Updated from Sunday with Clovis stock price.
CHICAGO (TheStreet) -- Clovis Oncology's (CLVS) lung cancer drug CO-1686 is turning patients into diabetics.
"Three or four" lung cancer patients in the ongoing phase I/II study of '1686 are now taking insulin to control hyperglycemia (high blood sugar) caused by the experimental drug, Clovis CEO Pat Mahaffay told a roomful of investors and analysts on Saturday night.
The new disclosure ratchets up the seriousness of the link between '1686 and hyperglycemia and should raise more investor concerns about the drug's tolerability. The safety issue is magnified in light of the tight, competitive race between Clovis and AstraZeneca (AZN - Get Report), which is developing a similar lung cancer drug known as AZD9291.
Clovis shares are dow 11% to $45.61 in Monday trading.
Both Clovis' '1686 and AstraZeneca's '9291 are designed to be effective against non-small cell lung cancer containing a genetic mutation known as T790M, which renders tumors resistant to treatment with drugs like Roche's (RHHBY) Tarceva.

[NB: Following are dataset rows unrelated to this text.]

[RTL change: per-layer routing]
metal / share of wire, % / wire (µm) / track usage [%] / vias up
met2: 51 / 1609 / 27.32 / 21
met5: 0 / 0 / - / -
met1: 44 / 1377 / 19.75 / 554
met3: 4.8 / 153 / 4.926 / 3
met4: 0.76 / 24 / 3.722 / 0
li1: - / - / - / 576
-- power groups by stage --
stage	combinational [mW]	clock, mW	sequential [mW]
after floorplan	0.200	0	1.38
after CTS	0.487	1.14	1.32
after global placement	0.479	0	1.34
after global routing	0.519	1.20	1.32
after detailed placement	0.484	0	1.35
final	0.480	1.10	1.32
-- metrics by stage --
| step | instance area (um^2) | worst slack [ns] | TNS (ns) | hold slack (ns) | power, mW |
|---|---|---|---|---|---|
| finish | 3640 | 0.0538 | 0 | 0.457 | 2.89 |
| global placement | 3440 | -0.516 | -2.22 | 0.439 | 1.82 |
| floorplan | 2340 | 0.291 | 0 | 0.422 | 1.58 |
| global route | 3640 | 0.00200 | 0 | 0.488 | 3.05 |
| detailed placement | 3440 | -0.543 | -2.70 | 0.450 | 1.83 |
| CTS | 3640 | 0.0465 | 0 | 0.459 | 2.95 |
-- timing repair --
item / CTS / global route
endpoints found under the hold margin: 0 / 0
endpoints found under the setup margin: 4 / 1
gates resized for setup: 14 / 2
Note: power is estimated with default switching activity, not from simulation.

Updated, positive study results for both drugs were presented Saturday morning at the American Society of Clinical Oncology (ASCO) annual meeting. But Wall Street demands drug development be a zero-sum game, so healthcare investors spent much of the weekend debating whose drug -- Clovis' or AstraZeneca's -- was superior.
In the phase I/II study of Clovis' '1686, hyperglycemia was observed in 55% of lung cancer patients, with 22% of these patients reporting hyperglycemia severe enough to require treatment with metformin, a blood-sugar lowering pill commonly prescribed to Type 2 diabetics.

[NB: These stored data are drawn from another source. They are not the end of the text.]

[src/rtl/frog_pkg.sv]
// Shared types and constants for the frog game layer: FSM states, hop
// directions, screen geometry and the key-edge priority encoder.
package frog_pkg;

   localparam int SCREEN_W    = 640;
   localparam int SCREEN_H    = 480;
   localparam int SPRITE_SIZE = 26;

   typedef enum logic [1:0] {IDLE, HOP, DEAD} state_t;

   typedef enum logic [2:0] {DIR_NONE, DIR_UP, DIR_DOWN, DIR_LEFT, DIR_RIGHT} dir_t;

   // Edge vector bit order is {right, left, down, up}; up wins ties.
   function automatic dir_t pick_dir(input logic [3:0] edges);
      if (edges[0]) return DIR_UP;
      if (edges[1]) return DIR_DOWN;
      if (edges[2]) return DIR_LEFT;
      if (edges[3]) return DIR_RIGHT;
      return DIR_NONE;
   endfunction

endpackage

[src/rtl/frog_key_sync.sv]
// Four-bit two-flop synchroniser followed by a registered rising-edge detector;
// a key edge appears on key_edge three cycles after the raw input rises.
module frog_key_sync (
   input  logic       CLK,
   input  logic       RESETn,
   input  logic [3:0] keys_in,
   output logic [3:0] key_edge
);

   logic [3:0] meta_q, meta_d;
   logic [3:0] sync_q, sync_d;
   logic [3:0] prev_q, prev_d;
   logic [3:0] edge_q, edge_d;

   always_comb begin
      meta_d = keys_in;
      sync_d = meta_q;
      prev_d = sync_q;
      edge_d = sync_q & ~prev_q;
   end

   always_ff @(posedge CLK or negedge RESETn) begin
      if (!RESETn) begin
         meta_q <= '0;
         sync_q <= '0;
         prev_q <= '0;
         edge_q <= '0;
      end else begin
         meta_q <= meta_d;
         sync_q <= sync_d;
         prev_q <= prev_d;
         edge_q <= edge_d;
      end
   end

   assign key_edge = edge_q;

endmodule

[src/rtl/frog_move.sv]
// Frog sprite position controller: key-driven animated hops, screen-edge limits,
// collision deaths and top-of-screen arrival. Define FROG_CARRY_EN for log drift.
module frog_move
   import frog_pkg::*;
#(
   parameter int INIT_X      = 307,
   parameter int INIT_Y      = 454,
   parameter int MAX_X       = 614,
   parameter int MAX_Y       = 454,
   parameter int STEP        = 26,
   parameter int SPEED       = 2,
   parameter int DEAD_FRAMES = 60
) (
   input  logic        CLK,
   input  logic        RESETn,
   input  logic        startOfFrame,
   input  logic        key_up,
   input  logic        key_down,
   input  logic        key_left,
   input  logic        key_right,
   input  logic        collision,
   input  logic [3:0]  carry_dx,
   output logic [10:0] ObjectStartX,
   output logic [10:0] ObjectStartY,
   output logic        hopping,
   output logic        dead,
   output logic        reached_top
);

   localparam int DW = $clog2(DEAD_FRAMES + 1);
   localparam logic [10:0] INIT_X_C = 11'(INIT_X);
   localparam logic [10:0] INIT_Y_C = 11'(INIT_Y);
   localparam logic [10:0] MAX_X_C  = 11'(MAX_X);
   localparam logic [10:0] STEP_C   = 11'(STEP);
   localparam logic [10:0] SPEED_C  = 11'(SPEED);
   localparam logic signed [11:0] STEP_S  = 12'(STEP);
   localparam logic signed [11:0] MAX_X_S = 12'(MAX_X);
   localparam logic signed [11:0] MAX_Y_S = 12'(MAX_Y);

   state_t         state_q, state_d;
   dir_t           pend_q, pend_d;
   dir_t           hdir_q, hdir_d;
   dir_t           new_dir;
   logic [10:0]    x_q, x_d, y_q, y_d;
   logic [10:0]    rem_q, rem_d;
   logic [10:0]    mv;
   logic [DW-1:0]  dcnt_q, dcnt_d;
   logic           hopping_q, hopping_d;
   logic           dead_q, dead_d;
   logic           top_q, top_d;
   logic [3:0]     key_edge;
   logic signed [11:0] x_s, y_s, tgt;
   logic           tgt_ok, start_hop;
   logic [10:0]    x_carry;

   frog_key_sync u_key_sync (
      .CLK      (CLK),
      .RESETn   (RESETn),
      .keys_in  ({key_right, key_left, key_down, key_up}),
      .key_edge (key_edge)
   );

   // Target of the pending hop, checked against [0, MAX] in signed arithmetic.
   always_comb begin
      x_s    = $signed({1'b0, x_q});
      y_s    = $signed({1'b0, y_q});
      tgt    = '0;
      tgt_ok = 1'b0;
      case (pend_q)
         DIR_UP: begin
            tgt    = y_s - STEP_S;
            tgt_ok = (tgt >= 12'sd0);
         end
         DIR_DOWN: begin
            tgt    = y_s + STEP_S;
            tgt_ok = (tgt <= MAX_Y_S);
         end
         DIR_LEFT: begin
            tgt    = x_s - STEP_S;
            tgt_ok = (tgt >= 12'sd0);
         end
         DIR_RIGHT: begin
            tgt    = x_s + STEP_S;
            tgt_ok = (tgt <= MAX_X_S);
         end
         default: ;
      endcase
   end

   assign start_hop = (pend_q != DIR_NONE) && tgt_ok;

`ifdef FROG_CARRY_EN
   logic signed [11:0] cx;

   always_comb begin
      cx = x_s + $signed({{8{carry_dx[3]}}, carry_dx});
      if (cx < 12'sd0)
         x_carry = '0;
      else if (cx > MAX_X_S)
         x_carry = MAX_X_C;
      else
         x_carry = cx[10:0];
   end
`else
   logic unused_carry;
   assign unused_carry = ^carry_dx;

   always_comb x_carry = x_q;
`endif

   assign mv = (rem_q < SPEED_C) ? rem_q : SPEED_C;

   always_comb begin
      state_d = state_q;
      x_d     = x_q;
      y_d     = y_q;
      rem_d   = rem_q;
      hdir_d  = hdir_q;
      dcnt_d  = dcnt_q;
      top_d   = 1'b0;
      new_dir = pick_dir(key_edge);
      pend_d  = (new_dir != DIR_NONE) ? new_dir : pend_q;

      case (state_q)
         IDLE: begin
            if (collision) begin
               state_d = DEAD;
               pend_d  = DIR_NONE;
               dcnt_d  = '0;
            end else if (startOfFrame) begin
               // A serviced or dropped request is consumed unless a newer edge arrives now.
               if (pend_q != DIR_NONE && new_dir == DIR_NONE)
                  pend_d = DIR_NONE;
               if (start_hop) begin
                  state_d = HOP;
                  hdir_d  = pend_q;
                  rem_d   = STEP_C;
               end else begin
                  x_d = x_carry;
               end
            end
         end
         HOP: begin
            if (collision) begin
               state_d = DEAD;
               pend_d  = DIR_NONE;
               dcnt_d  = '0;
            end else if (startOfFrame) begin
               rem_d = rem_q - mv;
               case (hdir_q)
                  DIR_UP:    y_d = y_q - mv;
                  DIR_DOWN:  y_d = y_q + mv;
                  DIR_LEFT:  x_d = x_q - mv;
                  DIR_RIGHT: x_d = x_q + mv;
                  default: ;
               endcase
               if (rem_d == '0) begin
                  state_d = IDLE;
                  if (y_d == '0) begin
                     top_d = 1'b1;
                     x_d   = INIT_X_C;
                     y_d   = INIT_Y_C;
                  end
               end
            end
         end
         DEAD: begin
            pend_d = DIR_NONE;
            if (startOfFrame) begin
               if (dcnt_q == DW'(DEAD_FRAMES - 1)) begin
                  state_d = IDLE;
                  dcnt_d  = '0;
                  x_d     = INIT_X_C;
                  y_d     = INIT_Y_C;
               end else begin
                  dcnt_d = dcnt_q + 1'b1;
               end
            end
         end
         default: state_d = IDLE;
      endcase

      hopping_d = (state_d == HOP);
      dead_d    = (state_d == DEAD);
   end

   always_ff @(posedge CLK or negedge RESETn) begin
      if (!RESETn) begin
         state_q   <= IDLE;
         pend_q    <= DIR_NONE;
         hdir_q    <= DIR_NONE;
         x_q       <= INIT_X_C;
         y_q       <= INIT_Y_C;
         rem_q     <= '0;
         dcnt_q    <= '0;
         hopping_q <= 1'b0;
         dead_q    <= 1'b0;
         top_q     <= 1'b0;
      end else begin
         state_q   <= state_d;
         pend_q    <= pend_d;
         hdir_q    <= hdir_d;
         x_q       <= x_d;
         y_q       <= y_d;
         rem_q     <= rem_d;
         dcnt_q    <= dcnt_d;
         hopping_q <= hopping_d;
         dead_q    <= dead_d;
         top_q     <= top_d;
      end
   end

   assign ObjectStartX = x_q;
   assign ObjectStartY = y_q;
   assign hopping      = hopping_q;
   assign dead         = dead_q;
   assign reached_top  = top_q;

endmodule

[config.mk]
export PLATFORM = sky130hd
export DESIGN_NAME = frog_move
export DESIGN_NICKNAME = d
export VERILOG_FILES = /design/src/rtl/frog_pkg.sv /design/src/rtl/frog_key_sync.sv /design/src/rtl/frog_move.sv
export SDC_FILE = /design/constraint.sdc
export NUM_CORES = 1
export LEC_CHECK = 0
export ABC_CLOCK_PERIOD_IN_PS = 8100
export CAP_MARGIN = 20
export CORE_ASPECT_RATIO = 0.7
export CORE_MARGIN = 3
export CORE_UTILIZATION = 60
export CTS_BUF_LIST = sky130_fd_sc_hd__clkbuf_8
export CTS_CLUSTER_SIZE = 16
export DETAILED_ROUTE_END_ITERATION = 8
export GPL_TIMING_DRIVEN = 0
export PLACE_DENSITY_LB_ADDON = 0.1
export SLEW_MARGIN = 20
export SYNTH_ARGS = -nofsm -noshare
export SYNTH_HDL_FRONTEND = slang
export SYNTH_SLANG_ARGS = --single-unit
[constraint.sdc]
create_clock -name CLK -period 8.1 [get_ports CLK]
set_clock_uncertainty 0.15 [all_clocks]
set_input_delay 2.43 -clock CLK [delete_from_list [all_inputs] [get_ports CLK]]
set_output_delay 2.43 -clock CLK [all_outputs]
set_load 0.02 [all_outputs]
==> reports/metrics.cfg, run 1 <==
[sta]
finalSetupViolCount = 0
tns_ns = 0
tightest_slew_ns = 0.949
hold_violations = 0
rsz0062_at_grt = false
period_minus_slack_ns = 6.01
final-max-slew-violation-count = 0
min_period_over_period_pct = 74.2
relSlewSlack_pct = 36.2
holdWs_ns = 0.205
fmax_mhz = 166

[floorplanning]
ioPinCount = 37
core_mm2 = 0.00704
dieArea_mm2 = 0.00870
rows = 25
initial_utilization_pct = 64.8
die_h_um = 78.9
die_w_um = 110

[global_route]
antenna_found_initial = 0
grt_pass1_wl_um = 19900
grt_max_degree = 59
grt.total_usage_pct = 29.2
grt_pass1_vias = 4015
overflow = 0

[hold_path]
hold_path_depth = 0
min_from = u_key_sync.meta_q[2]
worstHoldPathType = register to register
min_to = u_key_sync.prev_d[2]

[route]
drcViolationCount = 0
routedWlPerCell_um = 18.1
drtIter0Drc = 294
antenna_left = 0
dr.pass1.iters = 4
routed_wl_um = 11800
via_per_inst = 6.49
route.vias.total = 4236

[worst_setup_path]
crit_chain = clkbuf_1 > nor3_1 > nand2_1 > nor2_2 > and2_1 > inv_1 > ha_1 > nor2_1 > a21oi_1 > inv_1 > fa_1 > and2b_1 > o221a_2 > o311ai_2 > a2111o_1 > a211oi_2 > nor4b_4 > nor2_1 > a311o_1
startpoint_type = register
worstSetupPathType = register to register
critPathCaptureType = register
critPathArrivalTime_ns = 6.09
cp_max_fo = 9
r2r_slack_ns = 2.09
reg2regPathDepth = 19
max_stage_delay_ns = 0.51
r2r_start = rem_q[8]
timing.rr.end = ObjectStartX[10]
crit_required_ns = 8.18
crit_path_top_delay_cell = nor4b_4

[clock_network]
clk_latency_ns = 0.35
clockBufferDepth = 2
tritoncts = yes
clkTransAtPathRegs_ns = 0.08
cts_setup_buffers = 0
cts_root_buf = clkbuf_8
clock-sinks = 66
cts_buffers = 9
cts_resized = 0
postCtsHoldBufs = 0
htreeDepth = 3

[final_layout]
syn_to_final_growth_pct = 15.7
multiInputGateArea_mm2 = 0.00274
insertedDiodeCount = 0
final-seq-area_mm2 = 0.00166
fill_cells = 538
fin_nets = 595
stdcell_count = 653
final_layout_size_suffix_gt1_share_pct = 8.77

[synth]
synth-main-ff-cell = dfrtp_1
avgSynthCellArea_um2 = 8.94
ys_seq_area_share_pct = 36.5
yosysUniqueCellTypes = 74
yosysWarnings = 0
synth_edf_count = 0
synthesis.nets = 551
synthArstFlopShare_pct = 100
netlist_instances = 510
synth-seq-cells = 66
synth_area_mm2 = 0.00456

[power]
peakVddDrop_v = 0.000164
p_leak_uw = 0.00218
power_density_mw_per_mm2 = 199
p_total_uw = 1050

[placed_design]
dp_cells = 637
gp_congestion = 0.952
io_buffer_count = 32
dp_hpwl_um = 8560

[status]
status = complete, no violations

[run]
maxCapViolations = 0

[placed cells by master, fill, tap and decap left out, types with 8 or more instances in the layout]
| master | synthesis | layout |
|---|---|---|
| nor2_1 | 59 | 59 |
| xnor2_1 | 12 | 12 |
| dfrtp_1 | 56 | 56 |
| nand2_1 | 34 | 34 |
| nor3_1 | 21 | 20 |
| clkbuf_8 | 0 | 9 |
| nand2b_1 | 8 | 8 |
| a21oi_1 | 27 | 27 |
| nor2b_1 | 10 | 10 |
| dfstp_2 | 10 | 10 |
| o21ai_0 | 23 | 23 |
| a211oi_1 | 8 | 8 |
| nand3_1 | 9 | 9 |
| clkdlybuf4s50_1 | 0 | 31 |
| nor4_1 | 11 | 11 |
| ha_1 | 27 | 27 |
| inv_1 | 26 | 26 |
| clkbuf_1 | 12 | 12 |
| xor2_1 | 10 | 10 |
[registers in the layout, indices dropped and copies added (netlist names)]
register,cells
ObjectStartX,11
ObjectStartY,11
rem_q,11
dcnt_q,6
u_key_sync.key_edge,4
u_key_sync.meta_q,4
u_key_sync.prev_d,4
u_key_sync.prev_q,4
hdir_q,3
pend_q,3
state_q,2
dead,1
hopping,1
reached_top,1
[layer usage]
layer | wire (um) | global-route usage (%) | part of all wire [%]
met5 | 0 | 0 | 0
met1 | 5480 | 42.2 | 46
met3 | 787 | 6.01 | 6.6
met4 | 163 | 8.73 | 1.4
met2 | 5410 | 44.3 | 46
[how the worst max path moves through the flow]
stage               startpoint          endpoint  slack [ns]
detailed placement    rem_q[7]  ObjectStartX[10]        2.30
finish                rem_q[8]  ObjectStartX[10]        2.09
CTS                   rem_q[8]  ObjectStartX[10]        2.28
global placement        RESETn   ObjectStartY[3]        2.28
global route          rem_q[8]  ObjectStartX[10]        1.78
floorplan             rem_q[7]  ObjectStartX[10]        3.29
[report_power, final]
part           switching, uW  internal [uW]
combinational            187            129
sequential              28.5            355
clock                    141            207
total                    357            691
[metrics by stage]
| stage | setup slack (ns) | utilization [%] | area [um2] |
|---|---|---|---|
| floorplan | 3.29 | - | 4560 |
| global placement | 2.28 | 71.0 | 5000 |
| detailed placement | 2.30 | 71.3 | 5020 |
| CTS | 2.28 | 74.9 | 5270 |
| global route | 1.78 | 74.9 | 5270 |
| finish | 2.09 | 74.9 | 5270 |
[final cells by class]
class / count / share of cell area, %
well taps: 94 / 2.23
multi-input cells: 403 / 52.0
clock inverters: 7 / 2.35
plain buffers: 15 / 1.14
clock buffers: 9 / 2.35
repair buffers: 33 / 6.55
flip-flops and latches: 66 / 31.6
inverters: 26 / 1.85
[cell families after synthesis]
kind of cell	after synthesis	share of synthesized area [%]
DFF	66	36.5
buffers and inverters	41	3.46
AOI/OAI and AO/OA	146	22.9
and+or+nand+nor	199	23.1
xor gates and xnor gates	22	4.23
other	1	0.0823
adders and majority gates	29	8.29
muxes	6	1.43
[cells in the mapped netlist, drive strengths merged, types with 5 or more instances]
master   n  area, um2
nor2    60        228
o31ai    6       45.0
nor2b   10       62.6
clkbuf  12       45.0
o21ai   24        120
nand3    9       45.0
dfrtp   56       1400
nor4    12       81.3
or3      5       31.3
xnor2   12        105
o22ai    7       43.8
a211oi   9       72.6
nor4b    5       58.8
a21o     6       45.0
nand4    7       43.8
inv     26       97.6
a21oi   27        135
ha      27        338
or2      5       31.3
o211ai   7       52.6
nand2   34        128
nand2b   8       50.1
dfstp   10        263
nor3    22        115
xor2    10       87.6
a22o     7       61.3
a31oi    5       31.3
[critical path, delay by kind of cell (launching register included)]
kind | cells | cell delay (ns)
adder cells (fa/ha/maj) | 2 | 0.73
flip-flops | 1 | 0.36
buffers and inverters | 3 | 0.38
AND/OR/NAND/NOR | 8 | 2.45
AO/OA/AOI/OAI | 6 | 1.82
No activity file was read; power rests on OpenSTA's default activity.
==> inputs of run 2 (changes only) <==
Settings changed: ABC_CLOCK_PERIOD_IN_PS 8100 to 5570.
Clock period 8.1 ns to 5.57 ns, I/O delays scaled along.
==> run 2 against run 1 <==
Net effect: critical path depth stayed put; design area is 1.4% higher; final cell count is 0.61% higher; total power is 46% higher; combinational power is 49% higher; sequential power is 46% higher.
==> reports/metrics.cfg, run 2 (synthesis gave the netlist of run 1 again) <==
[status]
status = complete, no violations  ; unchanged

[global_route]
overflow = 0  ; unchanged
antenna_found_initial = 0  ; unchanged
grt_pass1_wl_um = 20000  ; was 19,900 um
grt_pass1_vias = 4031  ; was 4,015
grt_max_degree = 59  ; unchanged
grt.total_usage_pct = 29.3  ; was 29.2%

[power]
p_leak_uw = 0.00221  ; was 0.00218 uW
p_total_uw = 1540  ; was 1050 uW
peakVddDrop_v = 0.000237  ; was 0.000164 V
power_density_mw_per_mm2 = 287  ; was 199 mW/mm2

[worst_setup_path]
crit_chain = clkbuf_1 > nor3_4 > nand2_2 > nor2_4 > and2_2 > inv_1 > ha_1 > nor2_1 > a21oi_2 > inv_1 > fa_1 > and2b_1 > o221a_2 > o311ai_2 > a2111o_1 > a211oi_2 > nor4b_4 > nor2_1 > a311o_1  ; was clkbuf_1 > nor3_1 > nand2_1 > nor2_2 > and2_1 > inv_1 > ha_1 > nor2_1 > a21oi_1 > inv_1 > fa_1 > and2b_1 > o221a_2 > o311ai_2 > a2111o_1 > a211oi_2 > nor4b_4 > nor2_1 > a311o_1
critPathCaptureType = register  ; unchanged
crit_buf_inv = 3  ; unchanged
crit_path_top_delay_cell = a2111o_1  ; was nor4b_4
worstSetupPathType = register to register  ; unchanged
reg2regPathDepth = 19  ; unchanged
r2r_slack_ns = 0.32  ; was 2.09 ns
max_stage_delay_ns = 0.45  ; was 0.51 ns
critPathArrivalTime_ns = 5.33  ; was 6.09 ns
cp_max_fo = 9  ; unchanged
startpoint_type = register  ; unchanged
crit_required_ns = 5.65  ; was 8.18 ns
cp_top_family = simple AND/OR/NAND/NOR gates  ; unchanged
worstSetupPathDepth = 19  ; unchanged

[sta]
fmax_mhz = 190  ; was 166 MHz
tns_ns = 0  ; unchanged
tightest_slew_ns = 0.816  ; was 0.949 ns
min_period_over_period_pct = 94.3  ; was 74.2%
relSlewSlack_pct = 45.1  ; was 36.2%
final-max-slew-violation-count = 0  ; unchanged
holdWs_ns = 0.205  ; about the same
period_minus_slack_ns = 5.25  ; was 6.01 ns
finalSetupViolCount = 0  ; unchanged
rsz0062_at_grt = false  ; unchanged
hold_violations = 0  ; unchanged

[route]
route.vias.total = 4266  ; was 4,236
routedWlPerCell_um = 18.3  ; was 18.1 um
dr.pass1.iters = 4  ; unchanged
via_per_inst = 6.49  ; about the same
routed_wl_um = 12000  ; was 11,800 um
drtIter0Drc = 310  ; was 294
antenna_left = 0  ; unchanged
drcViolationCount = 0  ; unchanged

[clock_network]
clockBufferDepth = 2  ; unchanged
cts_buffers = 9  ; unchanged
htreeDepth = 3  ; unchanged
clkTransAtPathRegs_ns = 0.08  ; about the same
clock-sinks = 66  ; unchanged
tritoncts = yes  ; unchanged
cts_root_buf = clkbuf_8  ; unchanged
clk_latency_ns = 0.35  ; about the same

[placed_design]
io_buffer_count = 32  ; unchanged
gp_congestion = 0.952  ; unchanged
dp_hpwl_um = 8560  ; unchanged
dp_cells = 637  ; unchanged

[hold_path]
worstHoldPathType = register to register  ; unchanged
hold_path_depth = 0  ; unchanged

[final_layout]
final_cell_mix = nor2_1 (59), dfrtp_1 (56), nand2_1 (33), clkdlybuf4s50_1 (31), ha_1 (27)  ; was nor2_1 (59), dfrtp_1 (56), nand2_1 (34), clkdlybuf4s50_1 (31)
final_common_cell = nor2_1  ; unchanged
syn_to_final_growth_pct = 17.3  ; was 15.7%
fin_nets = 599  ; was 595
fill_cells = 525  ; was 538
insertedDiodeCount = 0  ; unchanged
stdcell_count = 657  ; was 653
final_layout_size_suffix_gt1_share_pct = 10.5  ; was 8.77%
finish.utilization_pct = 76.0  ; was 74.9%

[floorplanning]
rows = 25  ; unchanged
die_h_um = 78.9  ; unchanged
core_mm2 = 0.00704  ; unchanged
initial_utilization_pct = 64.8  ; unchanged
ioPinCount = 37  ; unchanged
die_w_um = 110  ; unchanged
dieArea_mm2 = 0.00870  ; unchanged

[run]
maxCapViolations = 0  ; unchanged

-- run 2: layer usage --
metal / share of wire (%) / track usage, % / routed length (um) / up-vias
met1: 47 / 42.0 / 5590 / 2084
met5: 0 / 0 / 0 / -
met2: 45 / 44.5 / 5450 / 143
met4: 1.6 / 8.86 / 195 / 0
met3: 6.3 / 6.34 / 751 / 19
li1: - / - / - / 2020
-- run 2: layout make-up --
class	instances	area, um2	area share (%)
Clock buffer	9	124	2.32
Sequential cell	66	1660	31.1
Buffer	15	60.1	1.12
Inverter	26	97.6	1.82
Clock inverter	7	124	2.32
Tap cell	94	118	2.20
Timing Repair Buffer	37	375	7.02
Multi-Input combinational cell	403	2790	52.1
-- run 2: worst paths after layout --
| check | startpoint | to |
|---|---|---|
| min in group asynchronous | RESETn | reached_top |
| setup / recovery | rem_q[8] | ObjectStartX[10] |
| hold / removal | u_key_sync.meta_q[2] | u_key_sync.prev_d[2] |
| max in group asynchronous | RESETn | ObjectStartY[1] |
| hold reg to reg | u_key_sync.meta_q[2] | u_key_sync.prev_d[2] |
| setup reg to reg | rem_q[8] | ObjectStartX[10] |
-- run 2: stage by stage --
stage	setup WS [ns]	area (um2)
floorplan	0.756	4560
global placement	-0.102	5000
detailed placement	-0.235	5020
CTS	0.0214	5300
global route	0.0426	5350
finish	0.318	5350
-- run 2: what timing repair did --
action | in CTS | in global routing
hold buffers | 0 | 0
hold endpoints to repair | 0 | 0
gates resized for setup | 3 | 7
pin swaps | 0 | 1
setup buffers | 2 | 2
setup endpoints to repair | 18 | 19
-- run 2: power by group --
group	internal (uW)	switching [uW]	total, uW
Sequential	516	42.6	559
Combinational	192	279	471
Clock	301	205	506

On Saturday night at a Clovis-sponsored event, investors and analysts learned for the first time about a small number of '1686-treated lung cancer patients unable keep their blood sugar levels under control with metformin, requiring doctors to start them on insulin injections.
Mahaffey is very savvy Wall Street guy, so he deftly pivoted the ominous conversation about the insulin disclosure to an uplifting and positive anecdote about a lung cancer patient with pre-existing diabetes who was responding remarkably well to '1686. Mahaffay's message: Sure, turning some of our '1686 patients into insuling-injecting diabetics sucks, but lung cancer sucks worse.
Undoubtedly true, but it's also true that the ramped-up diabetes concern weakens Clovis' assertion that '1686 is superior to AstraZeneca's '9291. An objective read of the data presented so far reveals no winner between Clovis and AstraZeneca. Lung cancer patients with T790 mutated tumors win because both '1686 and '9291 appear to be very effective with their own, unique side effect issues. Which drug works best or is better tolerated cannot be determined at this time.
Yale lung cancer expert Dr. Thomas Lynch took on the winner vs. loser issue head on during a discussion of the '1686 and '9291 data on Saturday morning.
Clovis, perhaps self-conscious about the numerically lower response rate compared to AstraZeneca, chose to play up the current estimate for median progression-free survival (PFS) in '1686-treated patients exceeding 12 months. "PFS favors us substantially," said Clovis Chief Medical Officer Andrew Allen, at the Saturday night investor event.
Here's the '1686 PFS curve to date:
It does look impressive, with median PFS not yet reached with follow-up going out beyond one year. But look closer and you'll notice the "flatness" seen in the latter half of the PFS curve is heavily dependent on a relatively few patients plus patients censored, meaning they either dropped out the trial or information about tumor progression status isn't known. Simply put, Clovis' claim that '1686 has superior PFS data compared to '9291 based on this graph is flimsy.
Adam Feuerstein (@adamfeuerstein) June 1, 2014
Here's the PFS curve from AstraZeneca's '9291 presentation:
For AstraZeneca's '9291, 27% of patients reported rash and 3% of patients experienced "interstitial lung disease-like" events. The '9291 presentation also disclosed some "grade 5" adverse events at the lower dose, which means patients died. But it's unclear if these are deaths due to tumor progression or related to '9291 treatment.
If Clovis can't differentiate the activity profile of '1686 from '9291, the smaller company may try to use it speed to get to market quicker. Clovis has started new lung cancer studies of '1686 with the goal of compiling enough clinical data to seek FDA approval in the middle of 2015.
AstraZeneca's current guidance is to seek approval of '9291 by the end of 2015 but a lot of investors here at ASCO believe the company will accelerate that timeline, especially now that Pfizer's takeover effort has been rebuffed. AstraZeneca is under pressure to prove to investors that it can make good on its revenue and earnings growth estimates. Getting '9291 approved quickly and turning the drug into a lung cancer blockbuster is a big part of that effort.